Almoloya de Juárez, Estado de México; 4 de abril de 2022.

La idea comenzó en 2021 pero fue hasta hace dos meses y medio que por fin el papel, el carrizo y la vara fueron tomando forma en un arte efímero que pretende eliminar los estragos que han dejado marcas a causa de la pandemia por Covid-19.

Bajo el sol del mediodía, en el patio trasero de su casa, Christian Ortiz Eleno, un artesano oriundo de San Mateo Tlachichilpan, pueblo de origen mazahua ubicado en el municipio de Almoloya de Juárez, Estado de México, trabaja en los detalles finales de una artesanía mejor conocida como “Judas”, con la cual busca competir en un certamen el próximo 6 de abril.

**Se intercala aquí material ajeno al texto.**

===== src/rtl/mul_issue_if.sv =====
// Request/response bundle between the issue stage, mul_issue_unit and writeback.
// master drives requests and consumes results; slave is the issue unit.
interface mul_issue_if;
   logic        in_valid;
   logic        in_ready;
   logic [1:0]  in_op;
   logic [31:0] in_rs1;
   logic [31:0] in_rs2;
   logic [4:0]  in_rd;
   logic        out_valid;
   logic        out_ready;
   logic [4:0]  out_rd;
   logic [31:0] out_data;

   modport master (
      output in_valid, in_op, in_rs1, in_rs2, in_rd, out_ready,
      input  in_ready, out_valid, out_rd, out_data
   );

   modport slave (
      input  in_valid, in_op, in_rs1, in_rs2, in_rd, out_ready,
      output in_ready, out_valid, out_rd, out_data
   );
endinterface


===== src/rtl/mul_issue_unit.sv =====
// Issue/retire controller for a fixed-latency, non-stallable 32x32 signed multiplier.
// Ops are tracked by a tag pipe; results land in a FIFO protected by a credit counter.
module mul_issue_unit #(
   parameter int unsigned MUL_LAT    = 9,
   parameter int unsigned FIFO_DEPTH = 16
) (
   input  logic        clk,
   input  logic        rst,
   input  logic        flush,
   mul_issue_if.slave  bus,
   output logic [31:0] mul_a,
   output logic [31:0] mul_b,
   input  logic [63:0] mul_p
);
   localparam int unsigned AW = $clog2(FIFO_DEPTH);
   localparam int unsigned CW = AW + 1;

   typedef struct packed {
      logic        v;
      logic [4:0]  rd;
      logic [1:0]  op;
      logic [31:0] corr;
   } tag_t;

   tag_t          tag_q [MUL_LAT];
   tag_t          tag_d [MUL_LAT];
   logic [4:0]    rd_mem_q   [FIFO_DEPTH];
   logic [31:0]   data_mem_q [FIFO_DEPTH];
   logic [AW:0]   wptr_q, wptr_d;
   logic [AW:0]   rptr_q, rptr_d;
   logic [CW-1:0] cnt_q, cnt_d;

   logic        credit_ok;
   logic        accept;
   logic [31:0] corr;
   tag_t        last;
   logic        push;
   logic        pop;
   logic        empty;
   logic        full;
   logic [31:0] push_data;

   always_comb begin
      credit_ok = (cnt_q < CW'(FIFO_DEPTH));
      accept    = bus.in_valid & credit_ok & ~flush;

      // Signed product high word, fixed up for unsigned interpretation of operands.
      case (bus.in_op)
         2'b10:   corr = bus.in_rs2[31] ? bus.in_rs1 : 32'h0;
         2'b11:   corr = (bus.in_rs1[31] ? bus.in_rs2 : 32'h0) +
                         (bus.in_rs2[31] ? bus.in_rs1 : 32'h0);
         default: corr = 32'h0;
      endcase

      tag_d[0] = '{v: accept, rd: bus.in_rd, op: bus.in_op, corr: corr};
      for (int i = 1; i < MUL_LAT; i++) begin
         tag_d[i] = tag_q[i-1];
      end
      if (flush) begin
         for (int i = 0; i < MUL_LAT; i++) begin
            tag_d[i].v = 1'b0;
         end
      end

      last      = tag_q[MUL_LAT-1];
      push      = last.v & ~flush;
      push_data = (last.op == 2'b00) ? mul_p[31:0] : (mul_p[63:32] + last.corr);

      empty = (wptr_q == rptr_q);
      full  = (wptr_q[AW] != rptr_q[AW]) && (wptr_q[AW-1:0] == rptr_q[AW-1:0]);
      pop   = ~empty & bus.out_ready & ~flush;

      wptr_d = flush ? '0 : wptr_q + (AW+1)'(push);
      rptr_d = flush ? '0 : rptr_q + (AW+1)'(pop);
      cnt_d  = flush ? '0 : cnt_q + CW'(accept) - CW'(pop);

      mul_a = accept ? bus.in_rs1 : 32'h0;
      mul_b = accept ? bus.in_rs2 : 32'h0;

      bus.in_ready  = credit_ok & ~flush;
      bus.out_valid = ~empty;
      bus.out_rd    = empty ? 5'h0  : rd_mem_q[rptr_q[AW-1:0]];
      bus.out_data  = empty ? 32'h0 : data_mem_q[rptr_q[AW-1:0]];
   end

   always_ff @(posedge clk or posedge rst) begin
      if (rst) begin
         for (int i = 0; i < MUL_LAT; i++) begin
            tag_q[i] <= '0;
         end
         wptr_q <= '0;
         rptr_q <= '0;
         cnt_q  <= '0;
      end else begin
         tag_q  <= tag_d;
         wptr_q <= wptr_d;
         rptr_q <= rptr_d;
         cnt_q  <= cnt_d;
      end
   end

   // Storage needs no reset: pointers alone define what is valid.
   always_ff @(posedge clk) begin
      if (push) begin
         rd_mem_q[wptr_q[AW-1:0]]   <= last.rd;
         data_mem_q[wptr_q[AW-1:0]] <= push_data;
      end
   end

   a_no_overflow: assert property (@(posedge clk) disable iff (rst) !(push && full && !pop));
endmodule


===== src/flat_wrapper.sv =====
// flat-port wrapper written by rule: the top's interface ports become plain ports
module mul_issue_unit_flat 
#(
   parameter int unsigned MUL_LAT    = 9,
   parameter int unsigned FIFO_DEPTH = 16
)
  (clk, rst, flush, mul_a, mul_b, mul_p, bus_in_valid, bus_in_op, bus_in_rs1, bus_in_rs2, bus_in_rd, bus_out_ready, bus_in_ready, bus_out_valid, bus_out_rd, bus_out_data);
  mul_issue_if bus_i ();
  input  logic clk;
  input  logic rst;
  input  logic flush;
  output logic [31:0] mul_a;
  output logic [31:0] mul_b;
  input  logic [63:0] mul_p;
  input wire logic [$bits(bus_i.in_valid)-1:0] bus_in_valid;
  input wire logic [$bits(bus_i.in_op)-1:0] bus_in_op;
  input wire logic [$bits(bus_i.in_rs1)-1:0] bus_in_rs1;
  input wire logic [$bits(bus_i.in_rs2)-1:0] bus_in_rs2;
  input wire logic [$bits(bus_i.in_rd)-1:0] bus_in_rd;
  input wire logic [$bits(bus_i.out_ready)-1:0] bus_out_ready;
  output wire logic [$bits(bus_i.in_ready)-1:0] bus_in_ready;
  output wire logic [$bits(bus_i.out_valid)-1:0] bus_out_valid;
  output wire logic [$bits(bus_i.out_rd)-1:0] bus_out_rd;
  output wire logic [$bits(bus_i.out_data)-1:0] bus_out_data;
  assign bus_i.in_valid = bus_in_valid;
  assign bus_i.in_op = bus_in_op;
  assign bus_i.in_rs1 = bus_in_rs1;
  assign bus_i.in_rs2 = bus_in_rs2;
  assign bus_i.in_rd = bus_in_rd;
  assign bus_i.out_ready = bus_out_ready;
  assign bus_in_ready = bus_i.in_ready;
  assign bus_out_valid = bus_i.out_valid;
  assign bus_out_rd = bus_i.out_rd;
  assign bus_out_data = bus_i.out_data;
  mul_issue_unit #(.MUL_LAT(MUL_LAT), .FIFO_DEPTH(FIFO_DEPTH)) u_core (.clk(clk), .rst(rst), .flush(flush), .bus(bus_i), .mul_a(mul_a), .mul_b(mul_b), .mul_p(mul_p));
endmodule

===== config.mk =====
export PLATFORM = sky130hd
export DESIGN_NAME = mul_issue_unit_flat
export DESIGN_NICKNAME = d
export VERILOG_FILES = /design/src/rtl/mul_issue_if.sv /design/src/rtl/mul_issue_unit.sv /design/src/flat_wrapper.sv
export SDC_FILE = /design/constraint.sdc
export NUM_CORES = 1
export LEC_CHECK = 0
export ABC_CLOCK_PERIOD_IN_PS = 41300
export CORE_AREA = 4 4 312 314
export CTS_CLUSTER_DIAMETER = 80
export DETAILED_ROUTE_END_ITERATION = 16
export DIE_AREA = 0 0 316 318
export PLACE_DENSITY_LB_ADDON = 0.1
export SYNTH_ARGS = -nofsm -noshare
export SYNTH_HDL_FRONTEND = slang
export SYNTH_SLANG_ARGS = --single-unit

===== constraint.sdc =====
create_clock -name clk -period 41.3 [get_ports clk]
set_clock_uncertainty 0.15 [all_clocks]
set_input_delay 8.26 -clock clk [delete_from_list [all_inputs] [get_ports clk]]
set_output_delay 8.26 -clock clk [all_outputs]
set_load 0.01 [all_outputs]

==> results.cfg <==
[min_path]
worstHoldPathType = reg -> reg
hp-start = u_core.tag_d[0]$_DFF_PP0_
holdPathStages = 0
min_to = u_core.last[0]$_DFF_PP0_

[layout]
seq_area_um2 = 27200
final_cells = 4002
multi_input_area_um2 = 10100
layout.nets = 2859
area_growth_pct = 19.3
fillers = 8115
mostFrequentLayoutCells = 592 x edfxtp_1, 371 x dfrtp_1, 241 x clkdlybuf4s50_1
layout_commonest_cell = edfxtp_1
drive_above_1_share = 0.133

[setup_path]
startpoint = flush
crit_fanout = 66
path_common_cell = clkdlybuf4s50_1
cpMaxStageDelayCell = nor2_4
end_kind = primary output
cp.required_ns = 32.89
crit_type = in -> out
cp_slowest_stage_delay_ns = 0.81
worst-r2r-cell-count = 13
cp.arrival_ns = 10.57
worstReg2RegEnd = u_core.cnt_q[4]$_DFF_PP0_
r2r-start = u_core.rptr_q[1]$_DFF_PP0_
rrSetupSlack_ns = 35.92
path_cells = clkdlybuf4s50_1, buf_4, nor2_4, and3_1, clkdlybuf4s50_1
crit_path_start_kind = input port

[place]
port_buffers = 242
hpwl_mm = 53.8
gp_congestion = 0.870
dp.cells = 3814

[routing]
wl_per_cell_um = 22.8
dr.pass1.iters = 5
ant_nets = 0
drt-initial-drc-count = 1246
dr_total_vias = 20927
routed_via_density = 5.23
routed_wl_mm = 91.3
drcViolationCount = 0

[die]
die_w_um = 316
dieArea_um2 = 100000
core_area_um2 = 94600
io_pins = 243
rows = 113
start_util = 0.398
fp.dieH_um = 318

[logic_synthesis]
netlist_area_um2 = 37600
ys_seq_area_frac = 0.722
ys.flop_type = edfxtp_1
synthDistinctLibCells = 72
netlist_instances = 2376
synth.yosys.warnings = 0
avgSynthCellArea_um2 = 15.8
postSynthNetCount = 2588
ys_ff_latch = 967
async_reset_ff_frac = 0.388
synth_edf_count = 592

[timing]
rsz0062_at_grt = no
tightestPinTransition_ns = 1.35
fmax_mhz = 52.7
maxSlewHeadroom = 0.0971
setup_tns_ns = 0
setup_viol = 0
period_share = 0.460
slew_violations = 0
post-route-min-period_ns = 18.98
hold_viol_final = 0

[power_and_ir_drop]
p_per_area_nw_per_um2 = 46.4
power.leakage_nw = 16.6
vdd_drop_max_uv = 31.2
power_w = 0.00208

[clocking]
hold_buffers = 0
clkTransAtPathRegs_ns = 0.06
cts_root_buffer = clkbuf_16
post_cts_buffers = 0
htreeDepth = 3
clock_latency_ns = 0.64
cts_sinks = 967
clockBufferDepth = 3
cts_buffers = 96
cts_resized = 0
cts_tree = done

[global_route]
grt_first_pass_wirelength_mm = 137
grt-ovfl-total = 0
grt_max_degree = 175
antenna_found_initial = 21
grt_pass1_vias = 22255
grt_usage = 0.181

[flow_run]
drv_cap = 0

[outcome]
status = finished clean
sequential cells by signal, summed over array words and instances, names as in the netlist:
signal,flops
u_core.tag_d,312
u_core.rptr_q,5
u_core.last,40
u_core.cnt_q,5
u_core.rd_mem_q,80
u_core.tag_q,8
u_core.wptr_q,5
u_core.data_mem_q,512
per-layer routing:
layer / GRT usage / vias up / routed length (um) / share of wire
li1: - / 9530 / - / -
met1: 0.234 / 10670 / 38300 / 0.42
met2: 0.308 / 563 / 45200 / 0.50
met3: 0.0380 / 150 / 5500 / 0.060
met4: 0.0537 / 14 / 2210 / 0.024
met5: 0 / - / 88 / 0.00096
through the flow:
| step | utilization | cell area [um^2] | hold slack, ns | setup slack, ns |
|---|---|---|---|---|
| after CTS | 0.474 | 44800 | 0.186 | 22.28 |
| after global placement | 0.441 | 41700 | 0.181 | 22.35 |
| final | 0.474 | 44900 | 0.188 | 22.32 |
| after detailed placement | 0.441 | 41700 | 0.185 | 22.27 |
| after floorplan | - | 37600 | 0.181 | 22.47 |
| after global routing | 0.474 | 44900 | 0.188 | 22.14 |
cell usage after synthesis (all sizes together), types with 3 or more instances:
| cell | n | area, um^2 |
|---|---|---|
| or2 | 5 | 31.3 |
| inv | 18 | 67.6 |
| a21o | 36 | 285 |
| nand3b | 3 | 22.5 |
| nor3 | 20 | 100 |
| a41oi | 3 | 41.3 |
| o21bai | 8 | 63.8 |
| mux2i | 113 | 1130 |
| nand3 | 18 | 90.1 |
| nand2 | 127 | 477 |
| a21oi | 112 | 564 |
| o221ai | 40 | 350 |
| nor2b | 19 | 119 |
| and3 | 74 | 463 |
| xnor2 | 29 | 254 |
| fa | 3 | 60.1 |
| dfrtp | 375 | 9380 |
| ha | 69 | 863 |
| edfxtp | 592 | 17800 |
| a31oi | 9 | 68.8 |
| or3 | 4 | 25.0 |
| xor2 | 33 | 289 |
| nor4 | 3 | 25.0 |
| a21boi | 4 | 30.0 |
| o31ai | 8 | 65.1 |
| and2 | 73 | 457 |
| o21ai | 136 | 692 |
| a22o | 5 | 43.8 |
| mux2 | 37 | 417 |
| clkbuf | 85 | 319 |
| buf | 30 | 139 |
| nand4 | 9 | 56.3 |
| o21a | 8 | 60.1 |
| nor3b | 3 | 22.5 |
| mux4 | 74 | 1670 |
| a221oi | 3 | 32.5 |
| a211oi | 48 | 370 |
| nand2b | 9 | 56.3 |
| nor2 | 108 | 405 |
area by class of cell:
type,instances,area share
Tap cell,1265,0.0353
Inverter,18,0.00167
Antenna cell,13,0.000725
Sequential cell,967,0.605
Multi-Input combinational cell,1276,0.225
Timing Repair Buffer,288,0.0618
Clock buffer,124,0.0595
Clock inverter,51,0.0105
worst max-delay path, delay by kind of cell:
| kind | cells | cell delay [ns] |
|---|---|---|
| buf+inv | 3 | 1.16 |
| simple gates | 2 | 1.08 |
kinds of logic after synthesis:
kind of cell / after synthesis / synth area share
xor+xnor: 62 / 0.0144
simple gates: 478 / 0.0632
flops: 967 / 0.722
buf+inv: 133 / 0.0140
mux: 224 / 0.0854
fa+ha+maj: 72 / 0.0245
compound gates: 440 / 0.0764
how the worst max path moves through the flow:
stage / slack, ns / depth (start not counted) / to
after global routing: 22.14 / 5 / mul_b[30]
after floorplan: 22.47 / 1 / u_core.cnt_q[0]$_DFF_PP0_
final: 22.32 / 5 / mul_a[8]
after CTS: 22.28 / 5 / mul_b[30]
after global placement: 22.35 / 5 / mul_b[30]
after detailed placement: 22.27 / 5 / mul_b[30]
where the power goes:
group          internal, W  total, W  switching (W)
Clock             0.000495  0.000853       0.000358
Combinational    0.0000536  0.000144      0.0000900
Sequential         0.00108   0.00109     0.00000769
Note: power is estimated with default switching activity, not from simulation.
===== config.mk =====
export PLATFORM = sky130hd
export DESIGN_NAME = net2axis_sink
export DESIGN_NICKNAME = d
export VERILOG_FILES = /design/src/rtl/net2axis_sink.sv
export SDC_FILE = /design/constraint.sdc
export NUM_CORES = 1
export LEC_CHECK = 0
export ABC_AREA = 1
export CAP_MARGIN = 20
export CORE_ASPECT_RATIO = 1.75
export CORE_MARGIN = 2
export CORE_UTILIZATION = 54
export DETAILED_ROUTE_END_ITERATION = 10
export PLACE_DENSITY = 0.81
export SLEW_MARGIN = 15
export SYNTH_ARGS = -nofsm -noshare
export SYNTH_HDL_FRONTEND = slang
export SYNTH_SLANG_ARGS = --single-unit
export TNS_END_PERCENT = 50

===== constraint.sdc =====
create_clock -name ACLK -period 6.8 [get_ports ACLK]
set_clock_uncertainty 0.15 [all_clocks]
set_input_delay 1.36 -clock ACLK [delete_from_list [all_inputs] [get_ports ACLK]]
set_output_delay 1.36 -clock ACLK [all_outputs]
set_load 0.01 [all_outputs]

“Este año, mi pieza está centrada en los problemas sociales que nos dejó la pandemia. Hay dos formas de verla, de una forma social y de una forma personal; de una forma social es una representación que toma inspiración en las obras de Guadalupe Posadas como la entrada al infierno, retomó esta premisa y la llevó al siguiente nivel tomando lo que es las características las dos caras de una moneda”, explica.

Con el rostro de una persona que asemeja la calma y otro de aspecto demoniaco que son unidos por un umbral, la pieza de más de 4 metros de altura hace una introspectiva, que “muchas veces se puede disfrazar, pero no se puede ocultar”.

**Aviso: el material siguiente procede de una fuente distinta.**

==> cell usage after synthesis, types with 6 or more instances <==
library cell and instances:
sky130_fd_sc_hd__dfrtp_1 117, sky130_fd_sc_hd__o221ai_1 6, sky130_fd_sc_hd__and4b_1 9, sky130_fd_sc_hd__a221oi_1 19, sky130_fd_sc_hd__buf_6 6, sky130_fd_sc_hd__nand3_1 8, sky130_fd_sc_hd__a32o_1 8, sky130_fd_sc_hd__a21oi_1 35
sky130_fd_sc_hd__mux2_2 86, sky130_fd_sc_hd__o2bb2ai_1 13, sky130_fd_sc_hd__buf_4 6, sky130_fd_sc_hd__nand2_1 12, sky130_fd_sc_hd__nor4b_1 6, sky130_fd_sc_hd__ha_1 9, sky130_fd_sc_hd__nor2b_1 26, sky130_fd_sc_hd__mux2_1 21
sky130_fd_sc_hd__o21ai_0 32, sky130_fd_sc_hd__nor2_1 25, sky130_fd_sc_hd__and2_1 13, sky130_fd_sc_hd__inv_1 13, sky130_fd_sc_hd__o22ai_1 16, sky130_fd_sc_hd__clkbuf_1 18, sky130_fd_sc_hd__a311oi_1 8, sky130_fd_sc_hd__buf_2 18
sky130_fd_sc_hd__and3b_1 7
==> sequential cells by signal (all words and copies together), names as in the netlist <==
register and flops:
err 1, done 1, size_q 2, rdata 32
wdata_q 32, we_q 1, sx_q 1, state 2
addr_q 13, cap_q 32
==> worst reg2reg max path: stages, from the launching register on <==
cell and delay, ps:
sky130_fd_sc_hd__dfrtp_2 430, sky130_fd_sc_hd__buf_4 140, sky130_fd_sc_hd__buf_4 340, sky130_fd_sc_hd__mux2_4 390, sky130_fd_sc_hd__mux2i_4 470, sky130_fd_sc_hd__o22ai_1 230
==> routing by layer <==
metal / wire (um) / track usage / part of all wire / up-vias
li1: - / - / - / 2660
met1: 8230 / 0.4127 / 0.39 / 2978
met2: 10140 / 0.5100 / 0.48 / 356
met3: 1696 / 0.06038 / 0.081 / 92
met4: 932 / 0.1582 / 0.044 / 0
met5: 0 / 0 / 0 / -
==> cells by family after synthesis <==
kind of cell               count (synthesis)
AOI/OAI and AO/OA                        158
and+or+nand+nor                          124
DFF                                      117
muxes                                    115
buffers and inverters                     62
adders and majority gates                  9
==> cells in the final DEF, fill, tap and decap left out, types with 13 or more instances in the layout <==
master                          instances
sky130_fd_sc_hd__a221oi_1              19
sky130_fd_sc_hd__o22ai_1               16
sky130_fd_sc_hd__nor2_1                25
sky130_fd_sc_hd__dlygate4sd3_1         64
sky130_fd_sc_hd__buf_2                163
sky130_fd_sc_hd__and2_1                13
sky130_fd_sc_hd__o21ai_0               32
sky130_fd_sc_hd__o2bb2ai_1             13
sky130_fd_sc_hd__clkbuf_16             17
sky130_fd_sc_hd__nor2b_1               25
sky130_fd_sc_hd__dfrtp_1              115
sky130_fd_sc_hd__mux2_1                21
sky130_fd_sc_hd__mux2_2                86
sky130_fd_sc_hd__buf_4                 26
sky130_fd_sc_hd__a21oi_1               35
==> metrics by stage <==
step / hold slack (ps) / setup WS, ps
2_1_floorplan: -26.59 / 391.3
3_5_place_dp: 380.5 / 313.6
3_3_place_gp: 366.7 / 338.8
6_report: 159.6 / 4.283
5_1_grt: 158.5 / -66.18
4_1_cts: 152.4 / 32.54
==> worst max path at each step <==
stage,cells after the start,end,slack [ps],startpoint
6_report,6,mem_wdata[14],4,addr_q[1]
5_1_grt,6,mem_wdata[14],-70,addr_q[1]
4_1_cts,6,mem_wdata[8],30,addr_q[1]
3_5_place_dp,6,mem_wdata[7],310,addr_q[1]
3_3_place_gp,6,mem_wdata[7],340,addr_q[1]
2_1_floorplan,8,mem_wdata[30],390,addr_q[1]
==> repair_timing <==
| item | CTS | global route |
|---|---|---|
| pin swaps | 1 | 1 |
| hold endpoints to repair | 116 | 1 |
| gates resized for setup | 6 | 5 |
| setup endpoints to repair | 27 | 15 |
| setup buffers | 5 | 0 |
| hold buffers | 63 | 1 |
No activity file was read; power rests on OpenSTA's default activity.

“La primera cara es una representación de una persona tranquila, apacible que te invita a conocerla que te invita a verla quien es y una vez conociéndola puedes entrar dentro de ella y te puedes dar cuenta de la situación del estado que se encuentra.

Adentrándose te genera una sensación porque lo que se busca aquí es una incomodidad al espectador y al finalizar puedes ver una cara demoníaca que está detrás de esta persona con la intención de mostrar caras vemos, Judas no sabemos.”, dice.

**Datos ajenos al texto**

## src/rtl/apb_master_fsm.sv

```systemverilog
`default_nettype none
// ============================================================================
// Module   : apb_master_fsm
// Purpose  : Destination-side APB master of the asynchronous bridge. It takes
//            one command at a time from the CDC command FIFO read port, runs
//            the APB SETUP/ACCESS sequence toward the slave decoder/mux, and
//            returns read data and status to the CDC response FIFO write port.
//            The address passes through unmodified. The decoder selects the
//            slave from b_paddr[ADDR_WD-1:ADDR_WD-2].
//
// Ports    : b_pclk, b_prst_n        clock, asynchronous active-low reset
//            cmd_*                   command FIFO read side (valid/ready)
//            rsp_*                   response FIFO write side (valid/ready)
//            b_psel .. b_pstrb       APB request outputs (all registered)
//            b_prdata, b_pready      APB completion inputs from the mux
//
// Options  : APB_TIMEOUT_EN - when defined, ACCESS is abandoned after
//            TIMEOUT_CYC cycles with b_pready low, and the response is
//            returned with rsp_err=1. When undefined, ACCESS waits
//            indefinitely and rsp_err is always 0.
//
// Revision : 1.0 - initial release
// ============================================================================
module apb_master_fsm #(
    parameter int ADDR_WD     = 32,
    parameter int DATA_WD     = 32,
    parameter int STRB_WD     = 4,
    parameter int PROT_WD     = 3,
    parameter int TIMEOUT_CYC = 255,
    parameter int TIMEOUT_WD  = 8
) (
    input  logic               b_pclk,
    input  logic               b_prst_n,
    // command FIFO read side
    input  logic               cmd_valid,
    output logic               cmd_ready,
    input  logic               cmd_write,
    input  logic [ADDR_WD-1:0] cmd_addr,
    input  logic [DATA_WD-1:0] cmd_wdata,
    input  logic [STRB_WD-1:0] cmd_strb,
    input  logic [PROT_WD-1:0] cmd_prot,
    // response FIFO write side
    output logic               rsp_valid,
    input  logic               rsp_ready,
    output logic [DATA_WD-1:0] rsp_rdata,
    output logic               rsp_write,
    output logic               rsp_err,
    // APB master
    output logic               b_psel,
    output logic               b_penable,
    output logic               b_pwrite,
    output logic [ADDR_WD-1:0] b_paddr,
    output logic [DATA_WD-1:0] b_pwdata,
    output logic [PROT_WD-1:0] b_pprot,
    output logic [STRB_WD-1:0] b_pstrb,
    input  logic [DATA_WD-1:0] b_prdata,
    input  logic               b_pready
);

    // Elaboration-time sanity check on the timeout configuration.
    generate
        if ((TIMEOUT_CYC < 1) || (TIMEOUT_CYC > 255) ||
            ((TIMEOUT_CYC - 1) >= (1 << TIMEOUT_WD))) begin : g_tmo_chk
            $error("apb_master_fsm: TIMEOUT_CYC must be 1..255 and fit in TIMEOUT_WD bits");
        end
    endgenerate

    typedef enum logic [1:0] {
        IDLE   = 2'd0,
        SETUP  = 2'd1,
        ACCESS = 2'd2,
        RESP   = 2'd3
    } state_t;

    state_t             r_state;
    state_t             w_state_nxt;

    logic               w_psel_nxt;
    logic               w_penable_nxt;
    logic               w_pwrite_nxt;
    logic [ADDR_WD-1:0] w_paddr_nxt;
    logic [DATA_WD-1:0] w_pwdata_nxt;
    logic [PROT_WD-1:0] w_pprot_nxt;
    logic [STRB_WD-1:0] w_pstrb_nxt;
    logic               w_rsp_valid_nxt;
    logic [DATA_WD-1:0] w_rsp_rdata_nxt;
    logic               w_rsp_write_nxt;
    logic               w_rsp_err_nxt;

`ifdef APB_TIMEOUT_EN
    localparam logic [TIMEOUT_WD-1:0] c_tmo_last = TIMEOUT_WD'(TIMEOUT_CYC - 1);
    logic [TIMEOUT_WD-1:0] r_tmo_cnt;
    logic [TIMEOUT_WD-1:0] w_tmo_cnt_nxt;
`endif

    // Only the command handshake is combinational; everything else is a flop.
    assign cmd_ready = (r_state == IDLE);

    // ------------------------------------------------------------------
    // Next-state and next-output logic. Every register holds by default,
    // so the APB request fields keep their last values between transfers
    // and rsp_rdata holds until the next capture.
    // ------------------------------------------------------------------
    always_comb begin
        w_state_nxt     = r_state;
        w_psel_nxt      = b_psel;
        w_penable_nxt   = b_penable;
        w_pwrite_nxt    = b_pwrite;
        w_paddr_nxt     = b_paddr;
        w_pwdata_nxt    = b_pwdata;
        w_pprot_nxt     = b_pprot;
        w_pstrb_nxt     = b_pstrb;
        w_rsp_valid_nxt = rsp_valid;
        w_rsp_rdata_nxt = rsp_rdata;
        w_rsp_write_nxt = rsp_write;
        w_rsp_err_nxt   = rsp_err;
`ifdef APB_TIMEOUT_EN
        w_tmo_cnt_nxt   = r_tmo_cnt;
`endif

        case (r_state)
            IDLE: begin
                if (cmd_valid) begin
                    w_pwrite_nxt  = cmd_write;
                    w_paddr_nxt   = cmd_addr;
                    w_pwdata_nxt  = cmd_wdata;
                    w_pprot_nxt   = cmd_prot;
                    // Reads never present strobes on the bus.
                    w_pstrb_nxt   = cmd_write ? cmd_strb : '0;
                    w_psel_nxt    = 1'b1;
                    w_penable_nxt = 1'b0;
                    w_state_nxt   = SETUP;
                end
            end

            SETUP: begin
                w_penable_nxt = 1'b1;
`ifdef APB_TIMEOUT_EN
                w_tmo_cnt_nxt = '0;
`endif
                w_state_nxt   = ACCESS;
            end

            ACCESS: begin
                // A ready slave wins over a timeout that expires on the same cycle.
                if (b_pready) begin
                    w_psel_nxt      = 1'b0;
                    w_penable_nxt   = 1'b0;
                    w_rsp_rdata_nxt = b_pwrite ? '0 : b_prdata;
                    w_rsp_write_nxt = b_pwrite;
                    w_rsp_err_nxt   = 1'b0;
                    w_rsp_valid_nxt = 1'b1;
                    w_state_nxt     = RESP;
                end
`ifdef APB_TIMEOUT_EN
                else if (r_tmo_cnt == c_tmo_last) begin
                    w_psel_nxt      = 1'b0;
                    w_penable_nxt   = 1'b0;
                    w_rsp_rdata_nxt = '0;
                    w_rsp_write_nxt = b_pwrite;
                    w_rsp_err_nxt   = 1'b1;
                    w_rsp_valid_nxt = 1'b1;
                    w_state_nxt     = RESP;
                end else begin
                    w_tmo_cnt_nxt = r_tmo_cnt + 1'b1;
                end
`endif
            end

            RESP: begin
                if (rsp_ready) begin
                    w_rsp_valid_nxt = 1'b0;
                    w_state_nxt     = IDLE;
                end
            end

            default: begin
                w_state_nxt = IDLE;
            end
        endcase
    end

    // ------------------------------------------------------------------
    // State and output registers. The asynchronous reset drops psel,
    // penable and rsp_valid immediately and discards any in-flight
    // transfer.
    // ------------------------------------------------------------------
    always_ff @(posedge b_pclk or negedge b_prst_n) begin
        if (!b_prst_n) begin
            r_state   <= IDLE;
            b_psel    <= 1'b0;
            b_penable <= 1'b0;
            b_pwrite  <= 1'b0;
            b_paddr   <= '0;
            b_pwdata  <= '0;
            b_pprot   <= '0;
            b_pstrb   <= '0;
            rsp_valid <= 1'b0;
            rsp_rdata <= '0;
            rsp_write <= 1'b0;
            rsp_err   <= 1'b0;
        end else begin
            r_state   <= w_state_nxt;
            b_psel    <= w_psel_nxt;
            b_penable <= w_penable_nxt;
            b_pwrite  <= w_pwrite_nxt;
            b_paddr   <= w_paddr_nxt;
            b_pwdata  <= w_pwdata_nxt;
            b_pprot   <= w_pprot_nxt;
            b_pstrb   <= w_pstrb_nxt;
            rsp_valid <= w_rsp_valid_nxt;
            rsp_rdata <= w_rsp_rdata_nxt;
            rsp_write <= w_rsp_write_nxt;
            rsp_err   <= w_rsp_err_nxt;
        end
    end

`ifdef APB_TIMEOUT_EN
    always_ff @(posedge b_pclk or negedge b_prst_n) begin
        if (!b_prst_n) begin
            r_tmo_cnt <= '0;
        end else begin
            r_tmo_cnt <= w_tmo_cnt_nxt;
        end
    end
`endif

endmodule
`default_nettype wire
```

Este año, la interacción es parte de su obra: a través de un portal que representa la entrada al infierno, busca generar inconformidad en el espectador para que desde una interpretación personal encuentre una solución a los problemas que aquejan a las personas y a la sociedad.

“La idea es poder conocer a la pieza de manera personal jugando con esta idea de un arco y poder adentrarse dentro de su interior y ver que no todo es bonito. Te das cuenta que está llena de cierto tipo de problemas como: Ira, miedo, tristeza, frustración, enojo y hasta la muerte. Lo importante es que la pieza le dé una autorrealización a las personas y los ayude a ser mejores personas y que estos males desaparezcan.”, explica.

Para este artesano con más de 18 años de experiencia en la cartonería, oficio que aprendió por herencia familiar, estas piezas deben preservarse y rescatarse, por el discurso social e histórico que representan.

“La intención es que la gente no normalice estos problemas, las conozca, que las entienda para que las pueda enfrentar, no necesariamente hacer algo. El mal no se puede embellecer se puede disfrazar y lo disfrazan todo el tiempo pero no lo podemos ocultar, tenemos que entenderlo para conocer la razón de esos problemas”, finalizó.

A pesar, de que por tercer año consecutivo la quema de judas ha sido cancelada, este artesano espera que próximos años esta tradición que se lleva a cabo durante el Sábado de Gloria, se retome.

Por ahora, sólo le queda inscribir su pieza y que sea del agrado del público durante una exposición que será montada en la explanada del Centro Cultural Mexiquense, en donde han llegado a exhibirse más de 100 Judas provenientes de toda la entidad mexiquense, en los últimos dos años.